An orthogonal frequency division multiplexing (OFDM) technology is generally used for downlink signal transmission in a current LTE system. With features such as a strong anti-multipath interference capability, simple implementation of a discrete Fourier transform, and being favorable to a multi-antenna transmission technology, the OFDM technology is extensively studied and applied. A discrete Fourier transform-spread-OFDM (DFT-S-OFDM) solution is used for uplink signal transmission. Peak-to-average ratio performance of a DFT-spread-OFDM signal is close to that of a single carrier signal. When subcarrier groups occupied by different user equipment do not overlap, orthogonal frequency division multiplexing can be implemented, so as to obtain a single carrier orthogonal frequency division multiple access solution.

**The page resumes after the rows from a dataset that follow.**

==> src/include/uef_link_if.sv <==
`timescale 1ns/1ps
interface uef_link_if;
	import uef_pkg::*;
	logic      bus_reset;
	logic      start;
	uef_kind_e kind;
	logic [1:0] ep;
	logic      h2d_valid;
	logic [7:0] h2d_data;
	logic      h2d_end;
	logic      h2d_ok;
	logic      h2d_ack;
	logic      d2h_valid;
	logic [7:0] d2h_data;
	logic      d2h_done;
	logic      d2h_ack;
	logic      d2h_nak;
	modport dev (
		input  bus_reset, start, kind, ep, h2d_valid, h2d_data, h2d_end, h2d_ok, h2d_ack,
		output d2h_valid, d2h_data, d2h_done, d2h_ack, d2h_nak
	);
	modport hst (
		output bus_reset, start, kind, ep, h2d_valid, h2d_data, h2d_end, h2d_ok, h2d_ack,
		input  d2h_valid, d2h_data, d2h_done, d2h_ack, d2h_nak
	);
endinterface

==> src/hw/uef_dev.sv <==
`timescale 1ns/1ps
// Behaviour
// - Enabled set flag raises CPU interrupt
// - Select bit steers request to vector
// - Upper five enable bits read zero
// - Eight-byte single-packet control-in transmit buffer
// - Commit trigger fixes control-in packet
// - Host ACK sets control-in sent flag
// - Clear bit empties that endpoint buffer
// - Eight-byte control-out receive buffer, no setup
// - Good OUT sets flag, loads size
// - Next OUT refused until read done
// - Separate setup buffer, flag on good
// - New setup overwrites unread setup bytes
// - Setup arrival aborts software setup read
// - Bulk receive 128 bytes, two halves
// - Good bulk packet sets full, size
// - Read done frees only drained half
// - DMA reads bulk rx, writes bulk tx
// - Bulk tx dual halves, commit swaps
// - Interrupt endpoint single packet, ACK flag
// - Control-out size register resets zero
// - Bulk size shows current read half, zero if empty
// - Write zero clears flag, one keeps
// - Buffer clear leaves flags alone
module uef_dev
	import uef_pkg::*;
(
	// Clock, reset, enable
	input  wire logic       ref_clk_in,
	input  wire logic       resetn_in,
	input  wire logic       ce_in,
	// Link toward the USB host
	uef_link_if.dev         link,
	// CPU register port
	input  wire logic [3:0] reg_sel_in,
	input  wire logic       reg_wr_in,
	input  wire logic       reg_rd_in,
	input  wire logic [7:0] reg_wdata_in,
	output logic      [7:0] reg_rdata_out,
	// DMA port
	input  wire logic       dma_rd_in,
	input  wire logic       dma_wr_in,
	input  wire logic [7:0] dma_wdata_in,
	output logic      [7:0] dma_rdata_out,
	// Pin and interrupt vectors
	input  wire logic       bus_connect_change_in,
	output logic            irq0_out,
	output logic            irq1_out
);
	// ****************************************
	// State
	// ****************************************
	uef_dev_state_e st_reg;
	uef_kind_e      rx_kind_reg;
	logic [1:0]     rx_ep_reg;
	logic           rx_drop_reg;
	logic [6:0]     rx_cnt_reg;
	logic [6:0]     tx_idx_reg;
	logic [7:0]     flag0_reg, ien0_reg, sel0_reg;
	logic [2:0]     flag1_reg, ien1_reg, sel1_reg;
	logic           vb1_reg, vb2_reg, vb3_reg, bus_connect_change_lvl_reg;
	logic [7:0]     setup_mem [0:7];
	logic [7:0]     ep0o_mem [0:7];
	logic [7:0]     ep0i_mem [0:7];
	logic [7:0]     ep3_mem [0:7];
	logic [7:0]     ep1_mem [0:127];
	logic [7:0]     ep2_mem [0:127];
	logic           ep0i_valid_reg, ep3_valid_reg, ep0o_full_reg, setup_hold_reg;
	logic [6:0]     ep0i_wp_reg, ep3_wp_reg;
	logic [2:0]     ep0o_rp_reg, setup_rp_reg;
	logic [7:0]     ep0o_size_reg;
	logic [1:0]     ep1_full_reg, ep2_valid_reg;
	logic [6:0]     ep1_len_reg [0:1];
	logic [6:0]     ep2_len_reg [0:1];
	logic           ep1_rx_half_reg, ep1_rd_half_reg, ep2_wr_half_reg, ep2_tx_half_reg;
	logic [5:0]     ep1_rp_reg;
	logic [6:0]     ep2_wp_reg;

	function automatic logic wr_hit(input logic [3:0] idx);
		wr_hit = reg_wr_in && (reg_sel_in == idx);
	endfunction
	function automatic logic rd_hit(input logic [3:0] idx);
		rd_hit = reg_rd_in && (reg_sel_in == idx);
	endfunction

	// ****************************************
	// Decode of link and register events
	// ****************************************
	logic [7:0] trg, fifo_clear_reg, ev0, ep2_wdata, ep1_byte;
	logic [2:0] ev1;
	logic       start_ok, out_busy, in_ready, rx_good, rx_wr, ack_ev, setup_busy;
	logic       w_ep0i, w_ep2, w_ep3, r_ep0o, r_setup, r_ep1, vb_change;
	logic [6:0] rx_cap, tx_len;
	logic [7:0] tx_byte;
	always_comb
	begin
		trg = wr_hit(REG_TRIG) ? reg_wdata_in : 8'h00;
		fifo_clear_reg = wr_hit(REG_FIFO_CLEAR_REG) ? reg_wdata_in : 8'h00;
		start_ok = link.start && (st_reg == DS_IDLE || st_reg == DS_WAIT_ACK);
		unique case (link.ep)
			EP_CTRL:    out_busy = ep0o_full_reg || setup_hold_reg;
			EP_BULK_RX: out_busy = ep1_full_reg[ep1_rx_half_reg];
			default:    out_busy = 1'b1;
		endcase
		if (link.kind == KIND_SETUP)
			out_busy = 1'b0;
		unique case (link.ep)
			EP_CTRL:    in_ready = ep0i_valid_reg && !setup_hold_reg;
			EP_BULK_TX: in_ready = ep2_valid_reg[ep2_tx_half_reg];
			EP_INTR:    in_ready = ep3_valid_reg;
			default:    in_ready = 1'b0;
		endcase
		rx_cap = (rx_kind_reg == KIND_OUT && rx_ep_reg == EP_BULK_RX) ? BULK_PKT : CTRL_BYTES;
		rx_wr = st_reg == DS_RECV && link.h2d_valid && !rx_drop_reg && rx_cnt_reg < rx_cap;
		rx_good = st_reg == DS_RECV && link.h2d_end && link.h2d_ok && !rx_drop_reg
			&& rx_cnt_reg <= rx_cap;
		ack_ev = st_reg == DS_WAIT_ACK && link.h2d_ack;
		setup_busy = st_reg == DS_RECV && rx_kind_reg == KIND_SETUP;
		unique case (rx_ep_reg)
			EP_CTRL:    tx_len = ep0i_wp_reg;
			EP_BULK_TX: tx_len = ep2_len_reg[ep2_tx_half_reg];
			default:    tx_len = ep3_wp_reg;
		endcase
		unique case (rx_ep_reg)
			EP_CTRL:    tx_byte = ep0i_mem[tx_idx_reg[2:0]];
			EP_BULK_TX: tx_byte = ep2_mem[{ep2_tx_half_reg, tx_idx_reg[5:0]}];
			default:    tx_byte = ep3_mem[tx_idx_reg[2:0]];
		endcase
		w_ep0i = wr_hit(REG_EP0I) && !ep0i_valid_reg && ep0i_wp_reg < CTRL_BYTES;
		w_ep3 = wr_hit(REG_EP3) && !ep3_valid_reg && ep3_wp_reg < CTRL_BYTES;
		w_ep2 = (wr_hit(REG_EP2) || dma_wr_in) && !ep2_valid_reg[ep2_wr_half_reg]
			&& ep2_wp_reg < BULK_PKT;
		ep2_wdata = wr_hit(REG_EP2) ? reg_wdata_in : dma_wdata_in;
		r_ep0o = rd_hit(REG_EP0O);
		r_setup = rd_hit(REG_SETUP) && !setup_busy;
		r_ep1 = rd_hit(REG_EP1) || dma_rd_in;
		ep1_byte = ep1_mem[{ep1_rd_half_reg, ep1_rp_reg}];
		vb_change = (vb2_reg == vb3_reg) && (vb3_reg != bus_connect_change_lvl_reg);
		ev0 = 8'h00;
		ev0[FL0_BUS_RESET] = link.bus_reset;
		ev0[FL0_RX_FULL] = rx_good && rx_kind_reg == KIND_OUT && rx_ep_reg == EP_BULK_RX;
		ev0[FL0_TX_REQ] = start_ok && link.kind == KIND_IN && link.ep == EP_BULK_TX && !in_ready;
		ev0[FL0_TX_EMPTY] = ack_ev && rx_ep_reg == EP_BULK_TX;
		ev0[FL0_SETUP_RX] = rx_good && rx_kind_reg == KIND_SETUP;
		ev0[FL0_CTRL_RX] = rx_good && rx_kind_reg == KIND_OUT && rx_ep_reg == EP_CTRL;
		ev0[FL0_CIN_REQ] = start_ok && link.kind == KIND_IN && link.ep == EP_CTRL
			&& !ep0i_valid_reg;
		ev0[FL0_CIN_SENT] = ack_ev && rx_ep_reg == EP_CTRL;
		ev1[FL1_INT_REQ] = start_ok && link.kind == KIND_IN && link.ep == EP_INTR
			&& !ep3_valid_reg;
		ev1[FL1_INT_SENT] = ack_ev && rx_ep_reg == EP_INTR;
		ev1[FL1_CONNECT] = vb_change;
	end

	// ****************************************
	// Link sequencer
	// ****************************************
	always_ff @(posedge ref_clk_in or negedge resetn_in)
	begin
		if (!resetn_in)
		begin
			st_reg <= DS_IDLE;
			rx_kind_reg <= KIND_SETUP;
			rx_ep_reg <= 2'h0;
			rx_drop_reg <= 1'b0;
			rx_cnt_reg <= 7'h00;
			tx_idx_reg <= 7'h00;
			link.d2h_valid <= 1'b0;
			link.d2h_data <= 8'h00;
			link.d2h_done <= 1'b0;
			link.d2h_ack <= 1'b0;
			link.d2h_nak <= 1'b0;
		end
		else if (ce_in)
		begin
			link.d2h_valid <= 1'b0;
			link.d2h_done <= 1'b0;
			link.d2h_ack <= 1'b0;
			link.d2h_nak <= 1'b0;
			unique case (st_reg)
				DS_IDLE, DS_WAIT_ACK:
					if (start_ok)
					begin
						rx_kind_reg <= link.kind;
						rx_ep_reg <= link.ep;
						rx_cnt_reg <= 7'h00;
						tx_idx_reg <= 7'h00;
						rx_drop_reg <= out_busy;
						if (link.kind != KIND_IN)
							st_reg <= DS_RECV;
						else if (in_ready)
							st_reg <= DS_SEND;
						else
						begin
							link.d2h_nak <= 1'b1;
							st_reg <= DS_IDLE;
						end
					end
					else if (ack_ev)
						st_reg <= DS_IDLE;
				DS_RECV:
				begin
					if (link.h2d_valid && rx_cnt_reg != 7'h7F)
						rx_cnt_reg <= rx_cnt_reg + 7'h01;
					if (link.h2d_end)
					begin
						link.d2h_ack <= rx_good;
						link.d2h_nak <= link.h2d_ok && rx_drop_reg;
						st_reg <= DS_IDLE;
					end
				end
				DS_SEND:
					if (tx_idx_reg == tx_len)
					begin
						link.d2h_done <= 1'b1;
						st_reg <= DS_WAIT_ACK;
					end
					else
					begin
						link.d2h_valid <= 1'b1;
						link.d2h_data <= tx_byte;
						tx_idx_reg <= tx_idx_reg + 7'h01;
					end
			endcase
		end
	end

	// ****************************************
	// Buffer storage
	// ****************************************
	always_ff @(posedge ref_clk_in)
	begin
		if (ce_in)
		begin
			if (rx_wr && rx_kind_reg == KIND_SETUP)
				setup_mem[rx_cnt_reg[2:0]] <= link.h2d_data;
			if (rx_wr && rx_kind_reg == KIND_OUT && rx_ep_reg == EP_CTRL)
				ep0o_mem[rx_cnt_reg[2:0]] <= link.h2d_data;
			if (rx_wr && rx_kind_reg == KIND_OUT && rx_ep_reg == EP_BULK_RX)
				ep1_mem[{ep1_rx_half_reg, rx_cnt_reg[5:0]}] <= link.h2d_data;
			if (w_ep0i)
				ep0i_mem[ep0i_wp_reg[2:0]] <= reg_wdata_in;
			if (w_ep3)
				ep3_mem[ep3_wp_reg[2:0]] <= reg_wdata_in;
			if (w_ep2)
				ep2_mem[{ep2_wr_half_reg, ep2_wp_reg[5:0]}] <= ep2_wdata;
		end
	end

	// ****************************************
	// Transmit endpoints
	// ****************************************
	always_ff @(posedge ref_clk_in or negedge resetn_in)
	begin
		if (!resetn_in)
		begin
			ep0i_valid_reg <= 1'b0;
			ep0i_wp_reg <= 7'h00;
			ep3_valid_reg <= 1'b0;
			ep3_wp_reg <= 7'h00;
		end
		else if (ce_in)
		begin
			if (fifo_clear_reg[CLR_CTRL_TX] || ev0[FL0_CIN_SENT])
			begin
				ep0i_valid_reg <= 1'b0;
				ep0i_wp_reg <= 7'h00;
			end
			else if (trg[TRG_CIN_COMMIT])
				ep0i_valid_reg <= 1'b1;
			else if (w_ep0i)
				ep0i_wp_reg <= ep0i_wp_reg + 7'h01;
			if (fifo_clear_reg[CLR_INTR] || ev1[FL1_INT_SENT])
			begin
				ep3_valid_reg <= 1'b0;
				ep3_wp_reg <= 7'h00;
			end
			else if (trg[TRG_INT_COMMIT])
				ep3_valid_reg <= 1'b1;
			else if (w_ep3)
				ep3_wp_reg <= ep3_wp_reg + 7'h01;
		end
	end

	always_ff @(posedge ref_clk_in or negedge resetn_in)
	begin
		if (!resetn_in)
		begin
			ep2_valid_reg <= 2'h0;
			ep2_len_reg[0] <= 7'h00;
			ep2_len_reg[1] <= 7'h00;
			ep2_wr_half_reg <= 1'b0;
			ep2_tx_half_reg <= 1'b0;
			ep2_wp_reg <= 7'h00;
		end
		else if (ce_in)
		begin
			if (fifo_clear_reg[CLR_BULK_TX])
			begin
				ep2_valid_reg <= 2'h0;
				ep2_wr_half_reg <= 1'b0;
				ep2_tx_half_reg <= 1'b0;
				ep2_wp_reg <= 7'h00;
			end
			else
			begin
				if (trg[TRG_TX_COMMIT] && !ep2_valid_reg[ep2_wr_half_reg])
				begin
					ep2_valid_reg[ep2_wr_half_reg] <= 1'b1;
					ep2_len_reg[ep2_wr_half_reg] <= ep2_wp_reg;
					ep2_wr_half_reg <= !ep2_wr_half_reg;
					ep2_wp_reg <= 7'h00;
				end
				else if (w_ep2)
					ep2_wp_reg <= ep2_wp_reg + 7'h01;
				if (ev0[FL0_TX_EMPTY])
				begin
					ep2_valid_reg[ep2_tx_half_reg] <= 1'b0;
					ep2_tx_half_reg <= !ep2_tx_half_reg;
				end
			end
		end
	end

	// ****************************************
	// Receive endpoints
	// ****************************************
	always_ff @(posedge ref_clk_in or negedge resetn_in)
	begin
		if (!resetn_in)
		begin
			ep0o_full_reg <= 1'b0;
			ep0o_rp_reg <= 3'h0;
			ep0o_size_reg <= 8'h00;
			setup_hold_reg <= 1'b0;
			setup_rp_reg <= 3'h0;
		end
		else if (ce_in)
		begin
			// flag and size on good OUT
			if (fifo_clear_reg[CLR_CTRL_RX])
			begin
				ep0o_full_reg <= 1'b0;
				ep0o_rp_reg <= 3'h0;
			end
			else if (ev0[FL0_CTRL_RX])
			begin
				ep0o_full_reg <= 1'b1;
				ep0o_rp_reg <= 3'h0;
				ep0o_size_reg <= {1'b0, rx_cnt_reg};
			end
			else if (trg[TRG_CTRL_DONE])
			begin
				ep0o_full_reg <= 1'b0;
				ep0o_rp_reg <= 3'h0;
			end
			else if (r_ep0o)
				ep0o_rp_reg <= ep0o_rp_reg + 3'h1;
			if (ev0[FL0_SETUP_RX])
				setup_hold_reg <= 1'b1;
			else if (trg[TRG_SETUP_DONE])
				setup_hold_reg <= 1'b0;
			if (start_ok && link.kind == KIND_SETUP)
				setup_rp_reg <= 3'h0;
			else if (r_setup)
				setup_rp_reg <= setup_rp_reg + 3'h1;
		end
	end

	always_ff @(posedge ref_clk_in or negedge resetn_in)
	begin
		if (!resetn_in)
		begin
			ep1_full_reg <= 2'h0;
			ep1_len_reg[0] <= 7'h00;
			ep1_len_reg[1] <= 7'h00;
			ep1_rx_half_reg <= 1'b0;
			ep1_rd_half_reg <= 1'b0;
			ep1_rp_reg <= 6'h00;
		end
		else if (ce_in)
		begin
			if (fifo_clear_reg[CLR_BULK_RX])
			begin
				ep1_full_reg <= 2'h0;
				ep1_rx_half_reg <= 1'b0;
				ep1_rd_half_reg <= 1'b0;
				ep1_rp_reg <= 6'h00;
			end
			else
			begin
				if (ev0[FL0_RX_FULL])
				begin
					ep1_full_reg[ep1_rx_half_reg] <= 1'b1;
					ep1_len_reg[ep1_rx_half_reg] <= rx_cnt_reg;
					ep1_rx_half_reg <= !ep1_rx_half_reg;
				end
				if (trg[TRG_RX_DONE] && ep1_full_reg[ep1_rd_half_reg])
				begin
					ep1_full_reg[ep1_rd_half_reg] <= 1'b0;
					ep1_rd_half_reg <= !ep1_rd_half_reg;
					ep1_rp_reg <= 6'h00;
				end
				else if (r_ep1)
					ep1_rp_reg <= ep1_rp_reg + 6'h01;
			end
		end
	end

	// ****************************************
	// Interrupt registers and vectors
	// ****************************************
	always_ff @(posedge ref_clk_in or negedge resetn_in)
	begin
		if (!resetn_in)
		begin
			flag0_reg <= 8'h00;
			flag1_reg <= 3'h0;
			ien0_reg <= IEN0_RST;
			ien1_reg <= IEN1_RST;
			sel0_reg <= SEL0_RST;
			sel1_reg <= SEL1_RST;
			irq0_out <= 1'b0;
			irq1_out <= 1'b0;
		end
		else if (ce_in)
		begin
			// zero clears, set wins; clears untouched
			flag0_reg <= (wr_hit(REG_FLAG0) ? flag0_reg & reg_wdata_in : flag0_reg) | ev0;
			flag1_reg <= (wr_hit(REG_FLAG1) ? flag1_reg & reg_wdata_in[2:0] : flag1_reg) | ev1;
			if (wr_hit(REG_IEN0))
				ien0_reg <= reg_wdata_in;
			if (wr_hit(REG_IEN1))
				ien1_reg <= reg_wdata_in[2:0];
			if (wr_hit(REG_SEL0))
				sel0_reg <= reg_wdata_in;
			if (wr_hit(REG_SEL1))
				sel1_reg <= reg_wdata_in[2:0];
			irq0_out <= |(flag0_reg & ien0_reg & ~sel0_reg) | |(flag1_reg & ien1_reg & ~sel1_reg);
			irq1_out <= |(flag0_reg & ien0_reg & sel0_reg) | |(flag1_reg & ien1_reg & sel1_reg);
		end
	end

	// ****************************************
	// Bus connect pin and read data
	// ****************************************
	always_ff @(posedge ref_clk_in or negedge resetn_in)
	begin
		if (!resetn_in)
		begin
			vb1_reg <= 1'b0;
			vb2_reg <= 1'b0;
			vb3_reg <= 1'b0;
			bus_connect_change_lvl_reg <= 1'b0;
			reg_rdata_out <= 8'h00;
			dma_rdata_out <= 8'h00;
		end
		else if (ce_in)
		begin
			vb1_reg <= bus_connect_change_in;
			vb2_reg <= vb1_reg;
			vb3_reg <= vb2_reg;
			if (vb_change)
				bus_connect_change_lvl_reg <= vb3_reg;
			if (dma_rd_in)
				dma_rdata_out <= ep1_byte;
			if (reg_rd_in)
				unique case (reg_sel_in)
					REG_FLAG0: reg_rdata_out <= flag0_reg;
					REG_FLAG1: reg_rdata_out <= {4'h0, bus_connect_change_lvl_reg, flag1_reg};
					REG_SEL0:  reg_rdata_out <= sel0_reg;
					REG_SEL1:  reg_rdata_out <= {5'h00, sel1_reg};
					REG_IEN0:  reg_rdata_out <= ien0_reg;
					REG_IEN1:  reg_rdata_out <= {5'h00, ien1_reg};
					REG_EP0O:  reg_rdata_out <= ep0o_mem[ep0o_rp_reg];
					REG_SETUP: reg_rdata_out <= setup_busy ? 8'h00 : setup_mem[setup_rp_reg];
					REG_EP1:   reg_rdata_out <= ep1_byte;
					REG_SZ0:   reg_rdata_out <= ep0o_size_reg;
					REG_SZ1:   reg_rdata_out <= ep1_full_reg[ep1_rd_half_reg]
						? {1'b0, ep1_len_reg[ep1_rd_half_reg]} : 8'h00;
					default:   reg_rdata_out <= 8'h00;
				endcase
		end
	end
endmodule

Single carrier frequency division multiple access (SC-FDMA) transmission that is based on DFT-S-OFDM and defined in the current LTE means that a time domain signal envelope before a DFT transform is performed meets a single carrier characteristic or has a relatively good peak-to-average ratio characteristic (or a relatively good cubic metric (CM) characteristic), so that a relatively low peak-to-average ratio of a transmit signal can be obtained. In a frequency domain, the SC-FDMA transmission can be implemented in a centralized manner or a distributed manner. In centralized SC-FDMA transmission, one transmit signal of one UE occupies a contiguous frequency spectrum in the frequency domain (that is, frequency domain subcarriers are contiguous), and occupies a part of an entire system bandwidth. In distributed SC-FDMA transmission, one transmit signal of one UE occupies multiple non-contiguous equally-spaced subcarriers in the frequency domain. Frequency division multiplexing may be performed on two channels of one user equipment or two channels of two user equipment, thereby ensuring that there is little interference between the two channels. For transmission of multiple signals or channels of one UE, to keep peak-to-average ratio performance close to that of a single carrier signal, an uplink control channel and an uplink reference signal (for example, a demodulation reference signal (DMRS)) of each terminal device are transmitted in a time division multiplexing manner, or an uplink data channel and an uplink reference signal of each user are transmitted in a time division multiplexing manner. That is, the multiple signals or channels are sent on different time domain symbols, so as to keep low peak-to-average ratio performance that is close to that of single carrier signal transmission.
However, in the prior art, there is no technical solution in which a terminal device simultaneously sends two frequency-division and orthogonal signals on one time domain symbol and can reduce a high peak-to-average ratio caused by superposition of the two signals.